The process stinks to high heaven. Yes, it stinks even more than the way the ACA came into being, which wasn’t ideal, either. Still, the Democrats who ran Congress in 2009 at least were able to solicit public commentary while seeking in vain for contributions from their Republican colleagues in crafting the legislation.
Now we hear from former President Obama, who today weighed in with his scathing critique via Facebook. “Simply put, if there’s a chance you might get sick, get old, or start a family – this bill will do you harm,” Obama wrote. “And small tweaks over the course of the next couple weeks, under the guise of making these bills easier to stomach, cannot change the fundamental meanness at the core of this legislation.”

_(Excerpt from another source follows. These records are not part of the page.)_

`src/rtl/jtpang_vtiming_if.sv`:
```
// Video timing bundle: screen-flip and raster-interrupt controls going into
// the timing generator, pixel enables, counters, blanking/sync and interrupt
// lines coming out of it.
interface jtpang_vtiming_if #(
  parameter int HW   = 9,
  parameter int NIRQ = 2
);
  logic                 flip;
  logic [NIRQ*HW-1:0]   irq_line;
  logic [NIRQ-1:0]      irq_en;
  logic [NIRQ-1:0]      irq_ack;
  logic                 pxl2_cen;
  logic                 pxl_cen;
  logic [HW-1:0]        h;
  logic [HW-1:0]        v;
  logic [HW-1:0]        hf;
  logic [HW-1:0]        vf;
  logic                 LHBL;
  logic                 LVBL;
  logic                 HS;
  logic                 VS;
  logic [NIRQ-1:0]      irq_n;

  // Timing generator side
  modport master (
    input  flip, irq_line, irq_en, irq_ack,
    output pxl2_cen, pxl_cen, h, v, hf, vf, LHBL, LVBL, HS, VS, irq_n
  );

  // Consumer side (CPU, video pipeline)
  modport slave (
    output flip, irq_line, irq_en, irq_ack,
    input  pxl2_cen, pxl_cen, h, v, hf, vf, LHBL, LVBL, HS, VS, irq_n
  );
endinterface

```
`src/rtl/jtpang_vtiming.sv`:
```
// Raster timing generator: fractional pixel clock enables derived from the
// system clock, H/V counters, blanking and sync strobes, flipped counters and
// a set of independent raster-line interrupt channels.
module jtpang_vtiming #(
  parameter int HW       = 9,
  parameter int CEN_N    = 1,
  parameter int CEN_M    = 3,
  parameter int HCNT_END = 511,
  parameter int HB_START = 457,
  parameter int HB_END   = 73,
  parameter int HS_START = 495,
  parameter int HS_LEN   = 32,
  parameter int VCNT_END = 271,
  parameter int VB_START = 247,
  parameter int VB_END   = 7,
  parameter int VS_START = 263,
  parameter int VS_LEN   = 3,
  parameter int NIRQ     = 2
) (
  input  logic               clk,
  input  logic               rst,
  jtpang_vtiming_if.master   bus
);

  // Accumulator must hold r_acc + CEN_N with r_acc < CEN_M.
  localparam int AW = $clog2(CEN_M + CEN_N) + 1;

  localparam logic [AW-1:0] P_CEN_N = AW'(CEN_N);
  localparam logic [AW-1:0] P_CEN_M = AW'(CEN_M);

  // Sync end points wrap modulo the counter period.
  localparam int HS_END_I = (HS_START + HS_LEN) % (HCNT_END + 1);
  localparam int VS_END_I = (VS_START + VS_LEN) % (VCNT_END + 1);

  localparam logic [HW-1:0] P_HCNT_END = HW'(HCNT_END);
  localparam logic [HW-1:0] P_HB_START = HW'(HB_START);
  localparam logic [HW-1:0] P_HB_END   = HW'(HB_END);
  localparam logic [HW-1:0] P_HS_START = HW'(HS_START);
  localparam logic [HW-1:0] P_HS_END   = HW'(HS_END_I);
  localparam logic [HW-1:0] P_VCNT_END = HW'(VCNT_END);
  localparam logic [HW-1:0] P_VB_START = HW'(VB_START);
  localparam logic [HW-1:0] P_VB_END   = HW'(VB_END);
  localparam logic [HW-1:0] P_VS_START = HW'(VS_START);
  localparam logic [HW-1:0] P_VS_END   = HW'(VS_END_I);

  typedef enum logic {
    IRQ_IDLE = 1'b0,
    IRQ_PEND = 1'b1
  } irq_state_t;

  // Clock-enable generation
  logic [AW-1:0] r_acc;
  logic [AW-1:0] w_acc_sum;
  logic          w_acc_wrap;
  logic          r_pxl2_cen;
  logic          r_pxl_cen;
  logic          r_div;

  // Raster counters and strobes
  logic [HW-1:0] r_h;
  logic [HW-1:0] r_v;
  logic [HW-1:0] w_h_nxt;
  logic [HW-1:0] w_v_nxt;
  logic          w_h_wrap;
  logic          w_line_start;
  logic          r_lhbl;
  logic          r_hs;
  logic          r_lvbl;
  logic          r_vs;

  // Interrupt channels
  irq_state_t    r_st     [NIRQ];
  irq_state_t    w_st_nxt [NIRQ];
  logic [NIRQ-1:0] w_trig;
  logic [NIRQ-1:0] w_irq_n;

  assign w_acc_sum  = r_acc + P_CEN_N;
  assign w_acc_wrap = (w_acc_sum >= P_CEN_M);

  // Fractional divider: pxl2_cen on each accumulator wrap, pxl_cen on every other one
  always_ff @(posedge clk) begin
    if (rst) begin
      r_acc      <= '0;
      r_pxl2_cen <= 1'b0;
      r_pxl_cen  <= 1'b0;
      r_div      <= 1'b0;
    end else begin
      r_acc      <= w_acc_wrap ? (w_acc_sum - P_CEN_M) : w_acc_sum;
      r_pxl2_cen <= w_acc_wrap;
      r_pxl_cen  <= w_acc_wrap & r_div;
      if (w_acc_wrap) begin
        r_div <= ~r_div;
      end
    end
  end

  assign w_h_wrap     = (r_h == P_HCNT_END);
  assign w_h_nxt      = w_h_wrap ? '0 : (r_h + 1'b1);
  assign w_v_nxt      = (r_v == P_VCNT_END) ? '0 : (r_v + 1'b1);
  // The clock on which h rolls over and v advances to w_v_nxt.
  assign w_line_start = r_pxl_cen & w_h_wrap;

  // Horizontal counter and horizontal strobes, keyed on the value h is about to take
  always_ff @(posedge clk) begin
    if (rst) begin
      r_h    <= '0;
      r_lhbl <= 1'b0;
      r_hs   <= 1'b0;
    end else if (r_pxl_cen) begin
      r_h <= w_h_nxt;
      if (w_h_nxt == P_HB_START) begin
        r_lhbl <= 1'b0;
      end else if (w_h_nxt == P_HB_END) begin
        r_lhbl <= 1'b1;
      end
      if (w_h_nxt == P_HS_START) begin
        r_hs <= 1'b1;
      end else if (w_h_nxt == P_HS_END) begin
        r_hs <= 1'b0;
      end
    end
  end

  // Vertical counter and vertical strobes, advanced only on the line wrap
  always_ff @(posedge clk) begin
    if (rst) begin
      r_v    <= '0;
      r_lvbl <= 1'b0;
      r_vs   <= 1'b0;
    end else if (w_line_start) begin
      r_v <= w_v_nxt;
      if (w_v_nxt == P_VB_START) begin
        r_lvbl <= 1'b0;
      end else if (w_v_nxt == P_VB_END) begin
        r_lvbl <= 1'b1;
      end
      if (w_v_nxt == P_VS_START) begin
        r_vs <= 1'b1;
      end else if (w_v_nxt == P_VS_END) begin
        r_vs <= 1'b0;
      end
    end
  end

  // Per-channel trigger: entering the programmed line; lines past the frame never match
  always_comb begin
    w_trig = '0;
    for (int k = 0; k < NIRQ; k++) begin
      w_trig[k] = w_line_start
                & bus.irq_en[k]
                & (bus.irq_line[k*HW +: HW] <= P_VCNT_END)
                & (w_v_nxt == bus.irq_line[k*HW +: HW]);
    end
  end

  // Interrupt channel state registers
  always_ff @(posedge clk) begin
    if (rst) begin
      for (int k = 0; k < NIRQ; k++) begin
        r_st[k] <= IRQ_IDLE;
      end
    end else begin
      for (int k = 0; k < NIRQ; k++) begin
        r_st[k] <= w_st_nxt[k];
      end
    end
  end

  // Interrupt channel next state; a trigger wins over a simultaneous ack
  always_comb begin
    w_irq_n = '1;
    for (int k = 0; k < NIRQ; k++) begin
      w_st_nxt[k] = r_st[k];
      case (r_st[k])
        IRQ_IDLE: begin
          if (w_trig[k]) begin
            w_st_nxt[k] = IRQ_PEND;
          end
        end
        IRQ_PEND: begin
          if (bus.irq_ack[k] && !w_trig[k]) begin
            w_st_nxt[k] = IRQ_IDLE;
          end
        end
        default: w_st_nxt[k] = IRQ_IDLE;
      endcase
      w_irq_n[k] = (r_st[k] != IRQ_PEND);
    end
  end

  assign bus.pxl2_cen = r_pxl2_cen;
  assign bus.pxl_cen  = r_pxl_cen;
  assign bus.h        = r_h;
  assign bus.v        = r_v;
  assign bus.hf       = r_h ^ {HW{bus.flip}};
  assign bus.vf       = r_v ^ {HW{bus.flip}};
  assign bus.LHBL     = r_lhbl;
  assign bus.LVBL     = r_lvbl;
  assign bus.HS       = r_hs;
  assign bus.VS       = r_vs;
  assign bus.irq_n    = w_irq_n;

endmodule

```
`src/flat_wrapper.sv`:
```
// flat-port wrapper written by rule: the top's interface ports become plain ports
module jtpang_vtiming_flat 
#(
  parameter int HW       = 9,
  parameter int CEN_N    = 1,
  parameter int CEN_M    = 3,
  parameter int HCNT_END = 511,
  parameter int HB_START = 457,
  parameter int HB_END   = 73,
  parameter int HS_START = 495,
  parameter int HS_LEN   = 32,
  parameter int VCNT_END = 271,
  parameter int VB_START = 247,
  parameter int VB_END   = 7,
  parameter int VS_START = 263,
  parameter int VS_LEN   = 3,
  parameter int NIRQ     = 2
)
  (clk, rst, bus_flip, bus_irq_line, bus_irq_en, bus_irq_ack, bus_pxl2_cen, bus_pxl_cen, bus_h, bus_v, bus_hf, bus_vf, bus_LHBL, bus_LVBL, bus_HS, bus_VS, bus_irq_n);
  jtpang_vtiming_if #(.HW(HW), .NIRQ(NIRQ)) bus_i ();
  input  logic clk;
  input  logic rst;
  input wire logic [$bits(bus_i.flip)-1:0] bus_flip;
  input wire logic [$bits(bus_i.irq_line)-1:0] bus_irq_line;
  input wire logic [$bits(bus_i.irq_en)-1:0] bus_irq_en;
  input wire logic [$bits(bus_i.irq_ack)-1:0] bus_irq_ack;
  output wire logic [$bits(bus_i.pxl2_cen)-1:0] bus_pxl2_cen;
  output wire logic [$bits(bus_i.pxl_cen)-1:0] bus_pxl_cen;
  output wire logic [$bits(bus_i.h)-1:0] bus_h;
  output wire logic [$bits(bus_i.v)-1:0] bus_v;
  output wire logic [$bits(bus_i.hf)-1:0] bus_hf;
  output wire logic [$bits(bus_i.vf)-1:0] bus_vf;
  output wire logic [$bits(bus_i.LHBL)-1:0] bus_LHBL;
  output wire logic [$bits(bus_i.LVBL)-1:0] bus_LVBL;
  output wire logic [$bits(bus_i.HS)-1:0] bus_HS;
  output wire logic [$bits(bus_i.VS)-1:0] bus_VS;
  output wire logic [$bits(bus_i.irq_n)-1:0] bus_irq_n;
  assign bus_i.flip = bus_flip;
  assign bus_i.irq_line = bus_irq_line;
  assign bus_i.irq_en = bus_irq_en;
  assign bus_i.irq_ack = bus_irq_ack;
  assign bus_pxl2_cen = bus_i.pxl2_cen;
  assign bus_pxl_cen = bus_i.pxl_cen;
  assign bus_h = bus_i.h;
  assign bus_v = bus_i.v;
  assign bus_hf = bus_i.hf;
  assign bus_vf = bus_i.vf;
  assign bus_LHBL = bus_i.LHBL;
  assign bus_LVBL = bus_i.LVBL;
  assign bus_HS = bus_i.HS;
  assign bus_VS = bus_i.VS;
  assign bus_irq_n = bus_i.irq_n;
  jtpang_vtiming #(.HW(HW), .CEN_N(CEN_N), .CEN_M(CEN_M), .HCNT_END(HCNT_END), .HB_START(HB_START), .HB_END(HB_END), .HS_START(HS_START), .HS_LEN(HS_LEN), .VCNT_END(VCNT_END), .VB_START(VB_START), .VB_END(VB_END), .VS_START(VS_START), .VS_LEN(VS_LEN), .NIRQ(NIRQ)) u_core (.clk(clk), .rst(rst), .bus(bus_i));
endmodule
```
`config.mk`:
```
export PLATFORM = sky130hd
export DESIGN_NAME = jtpang_vtiming_flat
export DESIGN_NICKNAME = d
export VERILOG_FILES = /design/src/rtl/jtpang_vtiming_if.sv /design/src/rtl/jtpang_vtiming.sv /design/src/flat_wrapper.sv
export SDC_FILE = /design/constraint.sdc
export NUM_CORES = 1
export LEC_CHECK = 0
export ABC_CLOCK_PERIOD_IN_PS = 3600
export CORE_MARGIN = 2
export CORE_UTILIZATION = 36
export DETAILED_ROUTE_END_ITERATION = 7
export PLACE_DENSITY = 0.71
export SETUP_SLACK_MARGIN = 0.2
export SLEW_MARGIN = 40
export SYNTH_ARGS = -nofsm -noshare
export SYNTH_HDL_FRONTEND = slang
export SYNTH_SLANG_ARGS = --single-unit
```
`constraint.sdc`:
```
create_clock -name clk -period 3.6 [get_ports clk]
set_clock_uncertainty 0.1 [all_clocks]
set_input_delay 0.36 -clock clk [delete_from_list [all_inputs] [get_ports clk]]
set_output_delay 0.36 -clock clk [all_outputs]
set_load 0.05 [all_outputs]
```
# ---- Word level (Yosys, flattened, before mapping)
# Memory sizes are Yosys's and may differ from the RTL's.
# Cells that the tools add are included.
dict set report totals {
  mem_bits_ro 0
  latch_bits 0
  word_cells 79
  reg_bits 28
  in_bits 25
  ramBits 2
  memories 1
}
# memory words word_bits rd rd_clocked_by_memory_dff wr line_no
set memory_table {}
lappend memory_table {u_core.r_st 2 1 2 0 2 jtpang_vtiming.sv:72} ;# irq_state_t r_st [NIRQ];
dict set report op_classes {
  reduce_logical 12
  add_sub_neg 4
  div 0
  n_mux 22
  eq_ne 12
  mul 0
  magnitude_cmp 3
  n_bitwise 15
  shifts 0
}
# op count
set ops {}
lappend ops {{$eq 9x9->1 const B} 6}
lappend ops {{$add 9x1->9 const B} 2}
lappend ops {{$eq 9x9->1} 2}
lappend ops {{$le 9x9->1 const B} 2}
lappend ops {{$mux 9} 2}
lappend ops {{$xor 9x9->9} 2}
lappend ops {{$mux 1} 17}
lappend ops {{$eq 9x3->1 const B} 1}
lappend ops {{$eq 9x4->1 const B} 1}
lappend ops {{$eq 9x7->1 const B} 1}
lappend ops {{$eq 9x8->1 const B} 1}
lappend ops {{$and 1x1->1} 8}
lappend ops {{$reduce_and 2->1} 4}
lappend ops {{$reduce_bool 2->1} 4}
lappend ops {{$pmux 1 s2} 2}
lappend ops {{$add 3x1->3 const B} 1}
lappend ops {{$ge 3x2->1 const B} 1}
lappend ops {{$mux 3} 1}
lappend ops {{$not 1->1} 3}
lappend ops {{$sub 3x2->3 const B} 1}
lappend ops {{$logic_and 1x1->1} 2}
lappend ops {{$logic_not 1->1} 2}
lappend ops {{$or 1x1->1} 2}

# ---- Depth between registers and ports, before layout
# Gate-level depths: netlist (run 1).
dict set report depth {
  word_depth 10
  mapped_depth 10
}

# ---- Worst setup path before layout (run 1)
# No wires, ideal clock.
dict set report synth_timing {
  path_type {register to register}
  from {register u_core.r_h[1] (netlist: u_core.bus.h[1])}
  to {memory u_core.r_st[0][1] (netlist bit)}
  t_required_ns 3.441
  synth_period_minus_slack_ns 2.845
  t_arrival_ns 2.686
  stages_incl_launch_ff 11
  slack_ns 0.755
  path_buffers 0
  path_cell_list {dfxtp_1 > ha_1 > nand3_1 > nor2_1 > ha_1 > nand2_1 > nor2_1 > nand3_1 > or4_1 > nor4_1 > a22o_1}
}
# item line_no
set synth_lines {}
lappend synth_lines {{start: declaration} jtpang_vtiming.sv:60} ;# logic [HW-1:0] r_h;
lappend synth_lines {{start signal: assignment} jtpang_vtiming.sv:110} ;# r_h <= w_h_nxt;
lappend synth_lines {{end: declaration} jtpang_vtiming.sv:72}

==> metrics, run 1 <==
Hold Startpoint u_core.r_st[0][0]; Hold WC Path Type register to register; post-layout instance count excluding filler cells 455; clock sink total 30; Die X around 87 µm; main flop type after synthesis dfxtp_1; Pint 0.000657 W; worst-case clock buffer depth 2; count leader, synth nor2_1; Antenna diodes 0; Yosys cell types 63; initial antenna violation count 0; Hold Path Stages 2; first-pass GRT wire length about 12 mm; cell count after synthesis 317; setup TNS 0 ns; cts hold-fix bufs 0; fin crit share between 70% and 80%; placed insts 447; synthesized area 2500 µm²; post-synthesis async set-or-reset flop share 0%; Slew Viols, Final 0; Row Count 30; clock share of power 27.7%; Critical Path Slowest Stage Cell o31ai_2; Final Hold Slack 0.379 ns; Leak Pwr 1.22 nW; number of port buffers 68; GRT Resource Usage Total 19.1%; CTS tree done; combinational power share 34.5%; Seq/Total Area, Yosys 24.0%; vias post-DR approximately 2.5k; post-layout min period ~2.8 ns; WP data arrival 2.86 ns; DR DRC count 0; Yosys warnings 0; layout cells sized above 1 5.33%; RSZ-0062 raised after global routing false; Worst-Margin Slew around 0.67 ns; H-Tree Depth 2; clk slew on worst S/H paths 0.06 ns; EDFF count, synth 0; area grow syn2layout 31.6%; initial core utilization 37.0%; dpl ws 0.853 ns; Final Util between 40% and 50%; Final setup viols 0; average cell area after synthesis around 7.9 µm²; status completed; ANT nets after route 0; final wirelength 7.10 mm; drt pass-1 iters 4; area share of the largest cell type after synthesis 24.0%; Net Sw Power 0.000355 W; top cells by area, synth dfxtp_1 24%, xor2_1 11%, nor2_1 5.4%, xnor2_1 4.2%, a21oi_1 4.0%; Req. time, crit path about 3.7 ns; clk_lat worst skew about 0.28 ns; die area approximately 7600 µm²; maxcap violations 0; synth cell count leaders 36 x nor2_1, 31 x xor2_1, 30 x dfxtp_1, 20 x a21oi_1, 16 x nand2_1; IO Pins 69; crit start category register; largest delay contributor family on the critical path compound AO/OA/AOI/OAI gates; FF-to-FF Start u_core.bus.v[0]; largest net degree at the start of global routing 29; Hold EP u_core.r_st[0][0]; nets@finish ~400; WP buf/inv 0; flop-to-flop setup slack 0.81 ns; worst setup margin between 0.8 and 0.9 ns; R2R cell count 7; Power Density 308 nW/µm²; critical path, cell by cell ha_1 -> nand3_1 -> o31ai_2 -> a211oi_1 -> o21ba_1 -> o2111ai_1 -> o31ai_1; core area 6760 µm²; Final Hold Viols 0; die height 87.3 µm; Sw Share 35.1%; reg-to-reg endpoint u_core.r_st[0][0]; total gr overflow 0; vias in the first global route 2408; kind of critical path register to register; Max VDD drop 219 µV; Post-Syn Nets 350; CTS buffer count 5; PostCTS Resize Cnt 0; drt wl/cell 15.6 µm; Worst Path Max Fanout 15; vias per std cell 5.43; Post-CTS Setup Bufs 0; Root Driver clkbuf_8; number of synthesized register bits 30; sequential power share 37.8%; max_slew headroom 55.5%; CP Capture Type register; gpl congestion 0.945; post-synth top area cell dfxtp_1; half-perimeter wire length after detailed placement 5.13 mm; highest clock rate 358 MHz; crit-path max cell delay 0.59 ns; DRT iter0 DRCs ~230
-- per-stage QoR --
stage | area, µm² | power (W)
after global placement | 3190 | 0.000734
after global routing | 3290 | 0.00108
final | 3290 | 0.00101
after floorplan | 2500 | 0.000624
after CTS | 3290 | 0.00103
after detailed placement | 3190 | 0.000744
-- cells in the final DEF, fill, tap and decap left out, types with 8 or more instances in the layout --
master	n
inv_1	13
a21oi_1	20
nand2_1	16
nor2_1	36
xnor2_1	12
clkdlybuf4s50_1	68
nand3_1	11
dfxtp_1	30
ha_1	8
nor2b_1	9
xor2_1	31
nor3_1	10
-- worst min-delay path: stages, from the launching register on --
cell and delay (ns):
dfxtp_1 0.30, inv_1 0.06, o31ai_1 0.07
-- power groups by stage --
stage,sequential [W],combinational [W],clock (W)
floorplan,0.000420,0.000204,0
global placement,0.000389,0.000345,0
detailed placement,0.000391,0.000354,0
CTS,0.000383,0.000355,0.000292
global route,0.000386,0.000382,0.000310
finish,0.000383,0.000350,0.000280
-- routing by layer --
metal  part of all wire [%]  up-vias  GRT usage (%)
met5                      0        -              0
met4                    1.0        0           4.90
met3                    8.5       10           5.12
met2                     44      110           30.0
met1                     47     1121           25.8
li1                       -     1230              -
-- worst max path at each step --
| stage | slack [ns] | cells past startpoint | start | to |
|---|---|---|---|---|
| 2_1_floorplan | 0.75 | 10 | u_core.bus.h[1] | u_core.r_st[0][1] |
| 3_5_place_dp | 0.85 | 7 | u_core.bus.v[0] | u_core.r_st[0][0] |
| 6_report | 0.81 | 7 | u_core.bus.v[0] | u_core.r_st[0][0] |
| 4_1_cts | 0.84 | 7 | u_core.bus.v[0] | u_core.r_st[0][0] |
| 5_1_grt | 0.62 | 7 | u_core.bus.v[0] | u_core.r_st[0][0] |
| 3_3_place_gp | 0.96 | 4 | bus_flip | bus_vf[5] |
-- cell families (layout without fill, tap and decap cells) --
kind of cell	after synthesis	in the layout	share of synthesized area [%]
AND/OR/NAND/NOR	129	129	28.7
AO/OA/AOI/OAI	61	61	16.6
XOR/XNOR	45	45	16.9
buffers and inverters	37	95	6.96
flip-flops	30	30	24.0
adder cells (fa/ha/maj)	8	8	4.01
multiplexers	7	7	2.81
-- flip-flops by register name (all words and copies together) (netlist names) --
register,cells
u_core.bus.VS,1
u_core.bus.HS,1
u_core.bus.v,9
u_core.bus.pxl_cen,1
u_core.bus.LVBL,1
u_core.r_st,2
u_core.bus.h,9
u_core.bus.LHBL,1
u_core.r_div,1
u_core.bus.pxl2_cen,1
u_core.r_acc,3
-- area by class of cell --
cell class	count	area, µm²
Clock buffer	7	86.3
Clock inverter	1	5.00
Fill cell	631	3470
Inverter	14	52.6
Multi-Input combinational cell	250	1720
Sequential cell	30	601
Tap cell	80	100
Timing Repair Buffer	73	718
Power figures use the tool's default switching activity.
==> run 2: changes to the inputs <==
--- a/config.mk
+++ b/config.mk
@@ -5,11 +5,11 @@
 export SDC_FILE = /design/constraint.sdc
 export NUM_CORES = 1
 export LEC_CHECK = 0
-export ABC_CLOCK_PERIOD_IN_PS = 3600
+export ABC_CLOCK_PERIOD_IN_PS = 2440
 export CORE_MARGIN = 2
 export CORE_UTILIZATION = 36
 export DETAILED_ROUTE_END_ITERATION = 7
-export PLACE_DENSITY = 0.71
+export PLACE_DENSITY = 0.73
 export SETUP_SLACK_MARGIN = 0.2
 export SLEW_MARGIN = 40
 export SYNTH_ARGS = -nofsm -noshare
==> constraint.sdc (replaced) <==
create_clock -name clk -period 2.44 [get_ports clk]
set_clock_uncertainty 0.1 [all_clocks]
set_input_delay 0.244 -clock clk [delete_from_list [all_inputs] [get_ports clk]]
set_output_delay 0.244 -clock clk [all_outputs]
set_load 0.05 [all_outputs]
==> run 2 against run 1 <==
Sequential share of layout area is 1.2 points lower. Largest power group is now combinational logic. Sequential power is 46% higher. Flip-flop and latch count stayed put. Design area is 13% higher.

The Hill story on Obama post is here.
Why is it mean? It gives tax breaks to the wealthy; it rolls back Medicaid insurance for poor Americans; it wipes out federal money for Planned Parenthood, a major contributor of health services to women.
The Senate version of this new measure resembles the House version. The House managed to approve it with a 217-213 vote. Today, four conservative GOP senators said they can’t support the Senate version, which — if they hold their ground — dooms the measure.
McConnell is going to tempt them with goodies and other amendments. We’ll have to wait for whatever rabbit McConnell pulls out of his hat.
If the end justifies the means by which congressional Republicans have cobbled this legislation together, then we’re witnessing an exercise in political cynicism at its worst. The GOP aim — to my way of thinking — has been solely to strip Barack Obama’s legacy of this landmark law.
Let’s all wait now for the Congressional Budget Office — the famously non-partisan auditing agency — to “score” this latest GOP monstrosity. If the numbers show what previous CBO analyses have revealed — that millions of Americans will lose their health insurance — then we’ll get to listen to GOP lawmakers criticize the CBO for being too, oh, dire or negative.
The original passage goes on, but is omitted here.